Prices in the Nordic electricity market, where Plenum has 68 million euros ($92 million) invested in two funds, jumped to records as temperatures reached the lowest since 1987 in Sweden, and consumption rose to a record in Norway, forcing industrial consumers to reduce demand to prevent blackouts.
“To put it simply, we were bullish on the weather,” Henrik Wennberg, a portfolio manager, said in a telephone interview from Zurich. “We saw this already in the middle of December and started buying then to take long positions.”
The company’s view was confirmed in January, and Plenum held the contracts until the market peaked late last month, he said. The second fund, Plenum Power Fund, returned 6 percent in the first two months of the year, said Wennberg, who has traded power for more than 11 years.

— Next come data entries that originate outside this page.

### src/design/idle_standby_timer.sv
// Power-state controller: Idle command handling, spindle spin-up and auto standby timer.
// Assumes cmd_* and host_access come from logic on clk; spindle_at_speed is an async pin.
module idle_standby_timer
  import idle_timer_pkg::*;
#(
  parameter int unsigned TICK_CYCLES = CYCLES_PER_SEC
)
(
  input wire logic clk,
  input wire logic nrst,
  input wire logic cmd_valid,
  input wire logic [7:0] cmd_opcode,
  input wire logic [7:0] cmd_count,
  input wire logic host_access,
  input wire logic spindle_at_speed,
  output logic power_idle_q,
  output logic motor_on_q,
  output logic ready_q,
  output logic timer_on_q,
  output logic cmd_done_q,
  output logic cmd_abort_q,
  output logic err_q
);

  // Decode of the timeout parameter into seconds; zero means disabled
  function automatic logic [SECS_W-1:0] decode_secs(input logic [7:0] code);
    logic [SECS_W-1:0] secs;
    secs = SECS_RESET;
    if (code == CODE_OFF)
      secs = SECS_RESET;
    else if (code <= CODE_LIN_MAX)
      secs = SECS_W'({7'h00, code} * LIN_STEP_SECS);
    else if (code <= CODE_HALF_HR_MAX)
      secs = SECS_W'({7'h00, code - CODE_LIN_MAX} * HALF_HR_SECS);
    else if (code == CODE_21MIN)
      secs = SECS_21MIN;
    else if (code == CODE_8HR)
      secs = SECS_8HR;
    else if (code == CODE_21M15)
      secs = SECS_21M15;
    return secs;
  endfunction

  // Reset synchroniser: async assert, release through two flops
  logic rst_meta_q;
  logic rst_n;
  always_ff @(posedge clk or negedge nrst)
  begin
    if (!nrst)
    begin
      rst_meta_q <= 1'b0;
      rst_n <= 1'b0;
    end
    else
    begin
      rst_meta_q <= 1'b1;
      rst_n <= rst_meta_q;
    end
  end

  // Spindle speed pin: two flops before any logic looks at it
  logic speed_meta_q;
  logic speed_q;
  always_ff @(posedge clk or negedge rst_n)
  begin
    if (!rst_n)
    begin
      speed_meta_q <= 1'b0;
      speed_q <= 1'b0;
    end
    else
    begin
      speed_meta_q <= spindle_at_speed;
      speed_q <= speed_meta_q;
    end
  end

  // State and timer registers
  pwr_state_type state_q; // Current power state
  pwr_state_type state_d;
  logic [SECS_W-1:0] interval_q; // Programmed interval, reload value
  logic [SECS_W-1:0] interval_d;
  logic [SECS_W-1:0] sec_left_q; // Seconds still to run
  logic [SECS_W-1:0] sec_left_d;
  logic [PRESC_W-1:0] presc_q; // Clock cycles within the current second
  logic [PRESC_W-1:0] presc_d;
  logic timer_on_d;

  // Command decode
  wire is_idle_opc = (cmd_opcode == OPC_IDLE_A) || (cmd_opcode == OPC_IDLE_B);
  wire idle_cmd = cmd_valid && is_idle_opc;
  wire reject = idle_cmd && (cmd_count == CODE_RSVD);
  wire idle_go = idle_cmd && !reject;
  wire [SECS_W-1:0] new_secs = decode_secs(cmd_count);
  wire new_enable = (cmd_count != CODE_OFF);

  // Timer events; the one-second tick comes from the prescaler
  wire tick = (presc_q == PRESC_W'(TICK_CYCLES - 1));
  wire reload = host_access && timer_on_q && !idle_go;
  wire expire = timer_on_q && tick && (sec_left_q == SECS_W'(1)) && !reload && !idle_go;
  wire in_idle = (state_q != ST_STANDBY);

  // Next-state logic for power state
  always_comb
  begin
    state_d = state_q;
    case (state_q)
      ST_STANDBY:
      begin
        // Idle from Standby enters Idle at once; spin-up skipped if already turning
        if (idle_go)
          state_d = speed_q ? ST_IDLE : ST_SPINUP;
      end
      ST_SPINUP:
      begin
        // Motor is already commanded on; wait for operating speed
        if (expire)
          state_d = ST_STANDBY;
        else if (speed_q)
          state_d = ST_IDLE;
      end
      ST_IDLE:
      begin
        // A further Idle command leaves this idle state as it is
        if (expire)
          state_d = ST_STANDBY;
        else
          state_d = ST_IDLE;
      end
      default:
      begin
        state_d = ST_STANDBY;
      end
    endcase
  end

  // Next values for the timer; access and new command take priority over expiry
  always_comb
  begin
    interval_d = interval_q;
    timer_on_d = timer_on_q;
    sec_left_d = sec_left_q;
    presc_d = tick ? PRESC_RESET : presc_q + PRESC_W'(1);
    if (idle_go)
    begin
      // Load the setting and restart the count from a whole interval
      interval_d = new_secs;
      timer_on_d = new_enable;
      sec_left_d = new_secs;
      presc_d = PRESC_RESET;
    end
    else if (reload)
    begin
      sec_left_d = interval_q;
      presc_d = PRESC_RESET;
    end
    else if (expire)
    begin
      // Timer stays armed with its setting, idle until the next command
      sec_left_d = interval_q;
    end
    else if (timer_on_q && in_idle && tick && (sec_left_q != SECS_RESET))
    begin
      sec_left_d = sec_left_q - SECS_W'(1);
    end
  end

  // State, timer and output registers
  always_ff @(posedge clk or negedge rst_n)
  begin
    if (!rst_n)
    begin
      state_q <= ST_STANDBY;
      interval_q <= SECS_RESET;
      sec_left_q <= SECS_RESET;
      presc_q <= PRESC_RESET;
      timer_on_q <= 1'b0;
      power_idle_q <= 1'b0;
      motor_on_q <= 1'b0;
      ready_q <= 1'b0;
      cmd_done_q <= 1'b0;
      cmd_abort_q <= 1'b0;
      err_q <= 1'b0;
    end
    else
    begin
      state_q <= state_d;
      interval_q <= interval_d;
      sec_left_q <= sec_left_d;
      presc_q <= presc_d;
      timer_on_q <= timer_on_d;
      power_idle_q <= (state_d != ST_STANDBY);
      motor_on_q <= (state_d != ST_STANDBY);
      ready_q <= (state_d == ST_IDLE);
      cmd_done_q <= idle_go;
      cmd_abort_q <= reject;
      // Error stays up until the next accepted Idle command
      if (reject)
        err_q <= 1'b1;
      else if (idle_go)
        err_q <= 1'b0;
    end
  end

  // Checks of the documented behaviour
  chk_opcode_accept: assert property (@(posedge clk) disable iff (!rst_n)
    idle_go |=> cmd_done_q && !cmd_abort_q)
    else $error("Idle opcode not completed");

  chk_standby_wake: assert property (@(posedge clk) disable iff (!rst_n)
    (state_q == ST_STANDBY) && idle_go |=> power_idle_q && motor_on_q)
    else $error("Idle from standby did not enter idle");

  chk_idle_holds: assert property (@(posedge clk) disable iff (!rst_n)
    (state_q == ST_IDLE) && idle_go |=> (state_q == ST_IDLE))
    else $error("Idle command changed idle state");

  chk_spin_skip: assert property (@(posedge clk) disable iff (!rst_n)
    (state_q == ST_STANDBY) && idle_go && speed_q |=> ready_q ##1 ready_q)
    else $error("Spin-up not skipped while turning");

  chk_motor_idle: assert property (@(posedge clk) disable iff (!rst_n)
    (state_q == ST_IDLE) && !expire |=> motor_on_q && ready_q)
    else $error("Spindle or readiness lost while idle");

  chk_zero_off: assert property (@(posedge clk) disable iff (!rst_n)
    idle_go && (cmd_count == CODE_OFF) |=> !timer_on_q)
    else $error("Zero count left timer enabled");

  chk_interval_load: assert property (@(posedge clk) disable iff (!rst_n)
    idle_go |=> (interval_q == decode_secs($past(cmd_count))) && (sec_left_q == interval_q))
    else $error("Interval not loaded from count");

  chk_code_8hr: assert property (@(posedge clk) disable iff (!rst_n)
    idle_go && (cmd_count == CODE_8HR) |=> (interval_q == SECS_8HR))
    else $error("Code 253 not eight hours");

  chk_expire_standby: assert property (@(posedge clk) disable iff (!rst_n)
    expire |=> !power_idle_q && !motor_on_q)
    else $error("Expiry did not reach standby");

  chk_access_reload: assert property (@(posedge clk) disable iff (!rst_n)
    reload |=> (sec_left_q == interval_q) && (presc_q == PRESC_RESET) && power_idle_q == $past(in_idle))
    else $error("Host access did not reload timer");

  chk_tick_wrap: assert property (@(posedge clk) disable iff (!rst_n)
    tick && !idle_go && !reload |=> (presc_q == PRESC_RESET))
    else $error("Prescaler did not wrap on tick");

  chk_reserved_abort: assert property (@(posedge clk) disable iff (!rst_n)
    reject |=> cmd_abort_q && err_q && $stable(interval_q) && $stable(timer_on_q)
      && (state_q == $past(state_q) || $past(expire) || $past(state_q) == ST_SPINUP))
    else $error("Reserved code not rejected cleanly");

endmodule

Nordic next-day power rose to a record 134.80 euros a megawatt-hour for delivery on Feb. 22, exceeding the 114 euro record from January 2003, according to data from the Nord Pool Spot AS, where 70 percent of the region’s physical consumption is traded. Those day-ahead prices also pushed up longer-dated contracts to the highest since they started trading in the euro on Dec. 1, 2005.
‘Right Time’
“It’s been extremely volatile, and that’s been the challenge for many traders,” said Wennberg. “Even if you were bullish, it was difficult to bring home the money because it’s been difficult to buy at the right time.”
Hydropower and nuclear energy are the biggest sources of power in the Nordic market, which includes Sweden, Norway, Denmark and Finland.
Prices may decline as reservoirs start to fill up during the spring flood period ending around the middle of May, Wennberg said.
As high prices this winter led to a so-called backwardated market, where producers get more money to produce power sold now rather than later, generators used up much of their water reserves instead of saving them for later, Wennberg said.
This has led to a historical shortage that may not improve this summer, he said. “We will probably enter autumn with a huge hydrological deficit,” which may drive up prices, Wennberg said.
Commodity hedge funds returned, on average, almost 1 percent last month and lost 2.2 percent in the first two months of the year, according to Chicago-based Hedge Fund Research Inc. Hedge funds are mostly private pools of capital whose managers participate substantially in the profit from speculation on asset prices.